Your task:
For each line below that holds "growth", return the line as it stands.

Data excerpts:
****************
**config.mk**
```make
export PLATFORM = sky130hd
export DESIGN_NAME = id_ex_pipe_reg
export DESIGN_NICKNAME = d
export VERILOG_FILES = /design/src/rtl/rv32i_pkg.sv /design/src/rtl/pipe_field_reg.sv /design/src/rtl/id_ex_pipe_reg.sv
export SDC_FILE = /design/constraint.sdc
export NUM_CORES = 1
export LEC_CHECK = 0
export BUFFER_PORTS_ARGS = -buffer_cell sky130_fd_sc_hd__buf_2
export CORE_MARGIN = 8
export CORE_UTILIZATION = 32
export DETAILED_ROUTE_END_ITERATION = 7
export PLACE_DENSITY = 0.65
export SYNTH_ARGS = -nofsm -noshare
export SYNTH_HDL_FRONTEND = slang
export SYNTH_SLANG_ARGS = --single-unit
```
**constraint.sdc**
```tcl
create_clock -name clk -period 8.64 [get_ports clk]
set_input_delay 2.16 -clock clk [delete_from_list [all_inputs] [get_ports clk]]
set_output_delay 2.16 -clock clk [all_outputs]
set_load 0.02 [all_outputs]
```
**src/rtl/rv32i_pkg.sv**
```systemverilog
// Shared RV32I constants: datapath widths, opcode encodings and the
// pipeline-bubble field values that the pipeline registers clear to.
package rv32i_pkg;

  localparam int unsigned XLEN   = 32;
  localparam int unsigned REG_AW = 5;
  localparam int unsigned OPC_W  = 7;
  localparam int unsigned F3_W   = 3;
  localparam int unsigned F7_W   = 7;
  localparam int unsigned CNT_W  = 32;

  // Base opcode map
  localparam logic [OPC_W-1:0] OP_IMM = 7'b0010011;
  localparam logic [OPC_W-1:0] OP     = 7'b0110011;
  localparam logic [OPC_W-1:0] LOAD   = 7'b0000011;
  localparam logic [OPC_W-1:0] STORE  = 7'b0100011;
  localparam logic [OPC_W-1:0] BRANCH = 7'b1100011;
  localparam logic [OPC_W-1:0] JAL    = 7'b1101111;
  localparam logic [OPC_W-1:0] JALR   = 7'b1100111;
  localparam logic [OPC_W-1:0] LUI    = 7'b0110111;
  localparam logic [OPC_W-1:0] AUIPC  = 7'b0010111;

  // Canonical NOP (addi x0, x0, 0) for reference by fetch/decode
  localparam logic [31:0] NOP_INSN = 32'h0000_0013;

  // Bubble: invalid slot with all payload fields zero, so rd = x0
  localparam logic              BUBBLE_VALID  = 1'b0;
  localparam logic [OPC_W-1:0]  BUBBLE_OPCODE = 7'b0;
  localparam logic [F3_W-1:0]   BUBBLE_FUNC3  = 3'b0;
  localparam logic [F7_W-1:0]   BUBBLE_FUNC7  = 7'b0;
  localparam logic [REG_AW-1:0] BUBBLE_REG    = 5'd0;

endpackage

```
**src/rtl/pipe_field_reg.sv**
```systemverilog
// Single pipeline-register field.
//   clk, rst_ : clock and asynchronous active-high reset (loads RST_VAL)
//   en        : capture d on the rising edge (hold when low)
//   clr       : synchronous clear to CLR_VAL; takes priority over en
//   d / q     : field input / registered field output
module pipe_field_reg #(
  parameter int unsigned  W       = 1,
  parameter logic [W-1:0] RST_VAL = '0,
  parameter logic [W-1:0] CLR_VAL = '0
) (
  input  logic         clk,
  input  logic         rst_,
  input  logic         en,
  input  logic         clr,
  input  logic [W-1:0] d,
  output logic [W-1:0] q
);

  logic [W-1:0] field_d;
  logic [W-1:0] field_q;

  // Next value: clear > load > hold
  always_comb begin
    field_d = field_q;
    if (clr) begin
      field_d = CLR_VAL;
    end else if (en) begin
      field_d = d;
    end
  end

  always_ff @(posedge clk or posedge rst_) begin
    if (rst_) begin
      field_q <= RST_VAL;
    end else begin
      field_q <= field_d;
    end
  end

  assign q = field_q;

endmodule

```
**src/rtl/id_ex_pipe_reg.sv**
```systemverilog
// ID/EX pipeline register of the 5-stage RV32I core.
// Captures decoded fields each rising edge; stall holds, flush inserts a
// bubble (flush wins over stall). All outputs come straight from flops.
//   clk, rst_           : clock, asynchronous active-high reset
//   stall, flush        : hazard/branch unit controls
//   id_*, imm, opcode,
//   rd/rs1/rs2_addr,
//   func3, func7        : decode-stage fields
//   ex_*                : registered fields to the execute stage
// Optional build macro ID_EX_PERF_CNT_EN adds stall_cnt / flush_cnt,
// counting edges on which stall / flush was sampled high.
module id_ex_pipe_reg #(
  parameter int unsigned XLEN     = 32,
  parameter int unsigned REG_AW   = 5,
  parameter logic [XLEN-1:0] RESET_PC = 32'h0000_0000
) (
  input  logic              clk,
  input  logic              rst_,
  input  logic              stall,
  input  logic              flush,
  input  logic              id_valid,
  input  logic [XLEN-1:0]   id_pc,
  input  logic [XLEN-1:0]   imm,
  input  logic [6:0]        opcode,
  input  logic [REG_AW-1:0] rd_addr,
  input  logic [REG_AW-1:0] rs1_addr,
  input  logic [REG_AW-1:0] rs2_addr,
  input  logic [2:0]        func3,
  input  logic [6:0]        func7,
  output logic              ex_valid,
  output logic [XLEN-1:0]   ex_pc,
  output logic [XLEN-1:0]   ex_imm,
  output logic [6:0]        ex_opcode,
  output logic [2:0]        ex_func3,
  output logic [6:0]        ex_func7,
  output logic [REG_AW-1:0] ex_rs1_addr,
  output logic [REG_AW-1:0] ex_rs2_addr,
  output logic [REG_AW-1:0] ex_rd_addr
`ifdef ID_EX_PERF_CNT_EN
  ,
  output logic [31:0]       stall_cnt,
  output logic [31:0]       flush_cnt
`endif
);

  import rv32i_pkg::*;

  logic load_en;

  assign load_en = ~stall;

  // Each field: reset and flush both produce the bubble value
  pipe_field_reg #(.W(1), .RST_VAL(BUBBLE_VALID), .CLR_VAL(BUBBLE_VALID)) u_valid (
    .clk(clk), .rst_(rst_), .en(load_en), .clr(flush), .d(id_valid), .q(ex_valid)
  );

  pipe_field_reg #(.W(XLEN), .RST_VAL(RESET_PC), .CLR_VAL(RESET_PC)) u_pc (
    .clk(clk), .rst_(rst_), .en(load_en), .clr(flush), .d(id_pc), .q(ex_pc)
  );

  pipe_field_reg #(.W(XLEN), .RST_VAL('0), .CLR_VAL('0)) u_imm (
    .clk(clk), .rst_(rst_), .en(load_en), .clr(flush), .d(imm), .q(ex_imm)
  );

  pipe_field_reg #(.W(OPC_W), .RST_VAL(BUBBLE_OPCODE), .CLR_VAL(BUBBLE_OPCODE)) u_opcode (
    .clk(clk), .rst_(rst_), .en(load_en), .clr(flush), .d(opcode), .q(ex_opcode)
  );

  pipe_field_reg #(.W(F3_W), .RST_VAL(BUBBLE_FUNC3), .CLR_VAL(BUBBLE_FUNC3)) u_func3 (
    .clk(clk), .rst_(rst_), .en(load_en), .clr(flush), .d(func3), .q(ex_func3)
  );

  pipe_field_reg #(.W(F7_W), .RST_VAL(BUBBLE_FUNC7), .CLR_VAL(BUBBLE_FUNC7)) u_func7 (
    .clk(clk), .rst_(rst_), .en(load_en), .clr(flush), .d(func7), .q(ex_func7)
  );

  pipe_field_reg #(.W(REG_AW), .RST_VAL('0), .CLR_VAL('0)) u_rs1 (
    .clk(clk), .rst_(rst_), .en(load_en), .clr(flush), .d(rs1_addr), .q(ex_rs1_addr)
  );

  pipe_field_reg #(.W(REG_AW), .RST_VAL('0), .CLR_VAL('0)) u_rs2 (
    .clk(clk), .rst_(rst_), .en(load_en), .clr(flush), .d(rs2_addr), .q(ex_rs2_addr)
  );

  pipe_field_reg #(.W(REG_AW), .RST_VAL('0), .CLR_VAL('0)) u_rd (
    .clk(clk), .rst_(rst_), .en(load_en), .clr(flush), .d(rd_addr), .q(ex_rd_addr)
  );

`ifdef ID_EX_PERF_CNT_EN
  logic [CNT_W-1:0] stall_cnt_d;
  logic [CNT_W-1:0] stall_cnt_q;
  logic [CNT_W-1:0] flush_cnt_d;
  logic [CNT_W-1:0] flush_cnt_q;

  // Free-running event counters; natural wrap at all-ones
  always_comb begin
    stall_cnt_d = stall_cnt_q;
    flush_cnt_d = flush_cnt_q;
    if (stall) begin
      stall_cnt_d = stall_cnt_q + CNT_W'(1);
    end
    if (flush) begin
      flush_cnt_d = flush_cnt_q + CNT_W'(1);
    end
  end

  always_ff @(posedge clk or posedge rst_) begin
    if (rst_) begin
      stall_cnt_q <= '0;
      flush_cnt_q <= '0;
    end else begin
      stall_cnt_q <= stall_cnt_d;
      flush_cnt_q <= flush_cnt_d;
    end
  end

  assign stall_cnt = stall_cnt_q;
  assign flush_cnt = flush_cnt_q;
`endif

endmodule

```
==> metrics.md, run 1 <==
| Metric | Value |
|---|---|
| Unique cell type count in the Yosys netlist | `8` |
| Gate Count Post-Synth | `314` |
| Horiz. Die Dim | `127 µm` |
| Drt total wl | `between 10000 and 15000 µm` |
| Slowest cell on crit path | `buf_4` |
| Sequential share of the synthesized area | `0.618` |
| F_max | `roughly 0.26 GHz` |
| Top Family by Delay on Critical Path | `buffers and inverters` |
| Logic pwr share | `0.147` |
| Final worst path period share | `0.438` |
| Simple-gate share of the synthesized area | `0.0928` |
| Vias in the first global route | `between 3000 and 4000` |
| CTS Sinks | `97` |
| Synthesis-to-finish area growth | `34.3%` |
| Sw Ratio | `0.258` |
| Routability cong. | `approximately 0.72` |
| CTS Buf Count | `9` |
| RR Startpoint | `u_rs2.q[1]$_DFFE_PP0P_` |
| Average instance area after synthesis | `between 10 and 15 µm²` |
| Nets | `~600` |
| H-tree depth | `3` |
| Die area | `between 15000 and 20000 µm²` |
| Primary FF master, synth | `dfrtp_1` |
| Synth area leader | `dfrtp_1` |
| Post-Synthesis Cell Area | `3930 µm²` |
| DPL Wire Length | `~7700 µm` |
| Crit. Startpoint | `stall` |
| Crit. End Element | `register` |
| Initial core utilization | `0.327` |
| Max-slew violations | `0` |
| P_leak | `between 3 and 4 nW` |
| Commonest cells in the netlist | `dfrtp_1, mux2i_1, nor2_1, clkbuf_1, buf_4` |
| Post-synthesis mux area share | `0.247` |
| Total global-route track usage | `0.132` |
| Crit path DAT | `roughly 4.0 ns` |
| CP max stage delay | `around 0.8 ns` |
| Ports | `approximately 200` |
| Data required time at the worst endpoint | `between 8 and 9 ns` |
| Slew of the pin with the lowest slew margin | `between 0.9 and 1 ns` |
| CP dominant cell by count | `buf_4` |
| Drt initial violations | `159` |
| DRC | `0` |
| Clk Latency, worst-skew pair | `0.34 ns` |
| Combinational family with the most area after synthesis | `multiplexers` |
| Crit path max fanout | `about 50` |
| Routed Antenna Nets | `0` |
| Row count | `40` |
| Worst Reg-to-Reg Cells | `2` |
| Final TNS setup | `0 ns` |
| Post-Synth XOR/XNOR Area | `0` |
| Initial antenna violation count | `1` |
| HP Start | `u_imm.q[31]$_DFFE_PP0P_` |
| Worst min path class | `reg2reg` |
| Buffers on Ports | `between 150 and 200` |
| Critical path buffer and inverter count | `2` |
| Adder-cell share of the synthesized area | `0` |
| Hold Buf Count CTS | `0` |
| Largest net degree at the start of global routing | `~100` |
| Top post-synthesis cells by area | `dfrtp_1, mux2i_1, nor2_1` |
| Synth Register Bits | `97` |
| Core area | `approximately 12000 µm²` |
| Max-cap violation count | `0` |
| Total vias in the final route | `just under 3000` |
| Total gr overflow | `0` |
| Cts repair resizes | `0` |
| RSZ-0062 raised after global routing | `no` |
| Post-CTS setup buffer count | `0` |
| Slew HR | `0.337` |
| Worst-path cell chain | `buf_4 > buf_4 > mux2i_1 > nor2_1` |
| Power Dens Cells | `200 nW/µm²` |
| Crit Path Category | `in2reg` |
| Global-route wire length before repair | `17000 µm` |
| Synth Net Count | `415` |
| Final setup viols | `0` |
| P_sw | `0.000272 W` |
| Vias per cell | `roughly 4.5` |
| CTS Buffer Depth | `2` |
| Post-synthesis compound-gate area fraction | `0` |
| Seq pwr share | `0.468` |
| Clock power frac | `0.386` |
| Status | `finished, final reports clean` |
| Root buf cell | `clkbuf_16` |
| First-pass detailed-route iteration total | `4` |
| Hold-critical path depth | `2` |
| CP Launch Type | `primary input` |
| CP Depth | `4` |
| Tmin final | `between 3 and 4 ns` |
| Per-cell routed wire length | `roughly 16 µm` |
| Yosys top cell area share | `0.618` |
| Clock transition at path regs | `0.06 ns` |
| Internal power | `about 0.0008 W` |
| Die H | `around 130 µm` |
| CTS tree | `done` |
| Share of synthesized registers carrying an async set or reset | `1.00` |
| EDFF count, synth | `0` |
| Layout cells sized above 1 | `0.426` |
| Diodes inserted | `0` |
| Hold Vio Cnt, Final | `0` |
| Pwr Total | `~0.0011 W` |
| Warnings, synthesis | `0` |
| Max IR drop VDD | `0.104 mV` |
| Clk_skew | `0 ns` |
[stage by stage]
stage,std cells,instance area (µm²),hold WS [ns],worst slack [ns],util
3_3_place_gp,638,4960,0.498,4.55,0.413
2_1_floorplan,314,3930,0.636,3.95,-
4_1_cts,654,5270,0.522,4.87,0.439
6_report,654,5270,0.514,4.86,0.439
5_1_grt,654,5270,0.545,4.73,0.439
3_5_place_dp,638,4960,0.506,4.49,0.413
[power by group through the flow]
stage                     clock network, W  logic [W]  registers [W]
final                             0.000407   0.000155       0.000493
after global routing              0.000438   0.000168       0.000496
after CTS                         0.000419   0.000158       0.000494
after detailed placement                 0   0.000158       0.000502
after global placement                   0   0.000155       0.000501
after floorplan                          0  0.0000644       0.000533
[area by class of cell]
class / instances / area, µm²
clock buffers: 15 / 308
flip-flops and latches: 97 / 2430
well taps: 147 / 184
inverters: 1 / 6.26
repair buffers: 199 / 1010
fillers: 1179 / 6740
multi-input cells: 194 / 1340
clock inverters: 1 / 5.00
[flip-flops by register name, indices dropped and copies added (netlist names)]
signal      cells
u_rs1.q         5
u_rs2.q         5
u_func3.q       3
u_func7.q       7
u_imm.q        32
u_pc.q         32
u_rd.q          5
u_valid.q       1
u_opcode.q      7
[layout by cell type, fill, tap and decap left out, drive strengths merged]
master,instances
nor2,97
inv,1
dfrtp,97
clkinv,1
buf,199
clkbuf,15
mux2i,97
[worst paths after layout]
path	to	slack [ns]
max in group asynchronous	u_imm.q[1]$_DFFE_PP0P_	5.66
min reg2reg	u_imm.q[31]$_DFFE_PP0P_	0.51
max	u_pc.q[20]$_DFFE_PP0P_	4.86
min in group asynchronous	u_pc.q[10]$_DFFE_PP0P_	1.90
max reg2reg	u_rs2.q[1]$_DFFE_PP0P_	7.88
min	u_imm.q[31]$_DFFE_PP0P_	0.51
[routing by layer]
layer | GRT usage | vias up | wire length [µm]
met5 | 0 | - | 8
met4 | 0.0532 | 2 | 190
met3 | 0.0511 | 15 | 891
met2 | 0.213 | 127 | 5120
met1 | 0.155 | 1400 | 4500
li1 | - | 1407 | -
[worst reg2reg max path, delay by kind of cell (launching register included)]
kind             cells  cell delay (ns)
flip-flops           1             0.40
multiplexers         1             0.16
AND/OR/NAND/NOR      1             0.06
[logic make-up (layout without fill, tap and decap cells)]
group                  after synthesis  in the layout
flip-flops                          97             97
multiplexers                        97             97
buffers and inverters               23            216
AND/OR/NAND/NOR                     97             97
No activity file was read; power rests on OpenSTA's default activity.
==> inputs of run 2 (changes only) <==
--- a/config.mk
+++ b/config.mk
@@ -9,7 +9,7 @@
 export CORE_MARGIN = 8
 export CORE_UTILIZATION = 32
 export DETAILED_ROUTE_END_ITERATION = 7
-export PLACE_DENSITY = 0.65
+export PLACE_DENSITY = 0.67
 export SYNTH_ARGS = -nofsm -noshare
 export SYNTH_HDL_FRONTEND = slang
 export SYNTH_SLANG_ARGS = --single-unit
==> constraint.sdc (replaced) <==
create_clock -name clk -period 3.4 [get_ports clk]
set_input_delay 0.85 -clock clk [delete_from_list [all_inputs] [get_ports clk]]
set_output_delay 0.85 -clock clk [all_outputs]
set_load 0.02 [all_outputs]
==> metrics.md, run 2 (same netlist as run 1, synthesis figures left out) <==
| Metric | Value |
|---|---|
| Power Dens Cells | `~500 nW/µm²` |
| CP Capture Point | `u_rs1.q[2]$_DFFE_PP0P_` |
| Seq pwr share | `0.474` |
| Die area | `~16000 µm²` |
| Per-cell routed wire length | `15.6 µm` |
| Worst Reg-to-Reg Cells | `2` |
| CTS tree | `done` |
| Cts repair resizes | `0` |
| Nets | `about 600` |
| Crit path max fanout | `50` |
| Internal power | `0.00197 W` |
| H-tree depth | `3` |
| Logic pwr share | `0.150` |
| Clk Latency, worst-skew pair | `between 0.3 and 0.4 ns` |
| Clock transition at path regs | `~0.06 ns` |
| Worst min path class | `reg2reg` |
| CTS Sinks | `between 90 and 100` |
| Crit. Startpoint | `flush` |
| Max IR drop VDD | `roughly 0.19 mV` |
| Core area | `approximately 12000 µm²` |
| Ports | `about 200` |
| Layout cells sized above 1 | `0.424` |
| Row count | `40` |
| Crit path DAT | `just under 2 ns` |
| Drt initial violations | `about 130` |
| Most frequent cells in the layout | `buf_2, mux2i_1, nor2_1, dfrtp_1, clkbuf_16` |
| Status | `finished, final reports clean` |
| CP Launch Type | `primary input` |
| Most common cell after layout, fill and taps aside | `buf_2` |
| R2r endpoint | `u_pc.q[2]$_DFFE_PP0P_` |
| CTS Buf Count | `9` |
| Largest net degree at the start of global routing | `53` |
| Synthesis-to-finish area growth | `35.2%` |
| Global-route wire length before repair | `about 16000 µm` |
| Tmin final | `between 1.5 and 2 ns` |
| Horiz. Die Dim | `approximately 130 µm` |
| Diodes inserted | `0` |
| P_leak | `around 3.1 nW` |
| DPL Wire Length | `about 7700 µm` |
| Data required time at the worst endpoint | `around 3.6 ns` |
| P_sw | `between 0.0006 and 0.0007 W` |
| Slew of the pin with the lowest slew margin | `around 0.92 ns` |
| Final TNS setup | `0 ns` |
| Total gr overflow | `0` |
| Total vias in the final route | `between 2000 and 3000` |
| Initial core utilization | `0.327` |
| Initial antenna violation count | `0` |
| Final worst path period share | `0.517` |
| Die H | `127 µm` |
| Sw Ratio | `0.256` |
| R2R setup slack | `around 2.6 ns` |
| Drt total wl | `around 10000 µm` |
| RSZ-0062 raised after global routing | `no` |
| CTS Buffer Depth | `2` |
| Final setup viols | `0` |
| Routed Antenna Nets | `0` |
| Total global-route track usage | `0.126` |
| Post-CTS setup buffer count | `0` |
| Routability cong. | `roughly 0.75` |
| Dpl cells | `around 640` |
| Hold Buf Count CTS | `0` |
| Buffers on Ports | `about 200` |
| Max-cap violation count | `0` |
| Slew HR | `0.385` |
| RR Startpoint | `u_pc.q[2]$_DFFE_PP0P_` |
| Vias per cell | `around 4.5` |
| Crit. End Element | `register` |
| Clk_skew | `0 ns` |
| Max-slew violations | `0` |
| Clock power frac | `0.376` |
| First-pass detailed-route iteration total | `4` |
| Vias in the first global route | `between 3000 and 4000` |
| F_max | `0.569 GHz` |
| Crit Path Category | `in2reg` |
| Root buf cell | `clkbuf_16` |
| Hold Vio Cnt, Final | `0` |
| DRC | `0` |
| Final Instance Count excl. Fillers | `about 660` |
| Hold-critical path depth | `2` |
run 2: how the worst min path moves through the flow:
stage                                  start                        to  slack [ns]
floorplan           u_func3.q[0]$_DFFE_PP0P_  u_func3.q[0]$_DFFE_PP0P_        0.64
global placement    u_func7.q[5]$_DFFE_PP0P_  u_func7.q[5]$_DFFE_PP0P_        0.50
detailed placement    u_imm.q[0]$_DFFE_PP0P_    u_imm.q[0]$_DFFE_PP0P_        0.51
CTS                   u_imm.q[0]$_DFFE_PP0P_    u_imm.q[0]$_DFFE_PP0P_        0.52
finish               u_imm.q[17]$_DFFE_PP0P_   u_imm.q[17]$_DFFE_PP0P_        0.51
global route          u_imm.q[0]$_DFFE_PP0P_    u_imm.q[0]$_DFFE_PP0P_        0.54
run 2: layout make-up:
class                   count  area, µm²
clock buffers              13        250
clock inverters             3       40.0
fillers                  1156       6710
inverters                   1       6.26
multi-input cells         194       1340
flip-flops and latches     97       2430
well taps                 147        184
repair buffers            202       1060
run 2: per-layer routing:
layer,vias to the layer above,part of all wire,track usage
met3,15,0.11,0.0570
met4,0,0.017,0.0567
li1,1411,-,-
met1,1409,0.39,0.136
met2,127,0.48,0.210
met5,-,0,0
run 2: worst max-delay path, stage by stage:
cell and delay, ns:
buf_2 0.69, buf_12 0.32, nor2_1 0.09
run 2: metrics by stage:
step / total power (W) / util / hold WS, ns / worst slack [ns] / instance area [µm²]
6_report: 0.00265 / 0.442 / 0.513 / 1.64 / 5310
5_1_grt: 0.00277 / 0.442 / 0.537 / 1.55 / 5310
4_1_cts: 0.00270 / 0.442 / 0.523 / 1.62 / 5310
3_5_place_dp: 0.00168 / 0.418 / 0.509 / 1.26 / 5020
3_3_place_gp: 0.00167 / 0.418 / 0.498 / 1.33 / 5020
2_1_floorplan: 0.00152 / - / 0.636 / 0.0163 / 3930
run 2: power by group through the flow:
stage / Sequential (W) / Clock, W / Combinational [W]
floorplan: 0.00135 / 0 / 0.000164
finish: 0.00125 / 0.000994 / 0.000397
global route: 0.00126 / 0.00108 / 0.000433
detailed placement: 0.00127 / 0 / 0.000407
global placement: 0.00127 / 0 / 0.000398
CTS: 0.00125 / 0.00104 / 0.000407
****************
Your response:
| Synthesis-to-finish area growth | `34.3%` |
| Synthesis-to-finish area growth | `35.2%` |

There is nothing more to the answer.